> [YOUR TASK]: Write only the number of lines below in which "wire" occurs.
##### INFORMATION SHOWN #####
===== src/design/byte_reg.sv =====
// one masked 8-bit register with a write enable driven by host or chain writes
`timescale 1ns/1ps
module byte_reg
    import chain_regs_pkg::*;
#(
    parameter logic [7:0] mask = 8'hff
) (
    input wire logic clk,
    input wire logic nrst,
    input wire logic we,
    input wire logic [7:0] wdata,
    output logic [7:0] q
);

    // ------------------------------------------------------------------
    // storage: reserved bits never take a write
    // ------------------------------------------------------------------
    always_ff @(posedge clk or negedge nrst) begin
        if (!nrst) begin
            q <= reg_reset_value;
        end else if (we) begin
            q <= wdata & mask;
        end
    end

endmodule // byte_reg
#####
> [ANSWER SECTION]: 4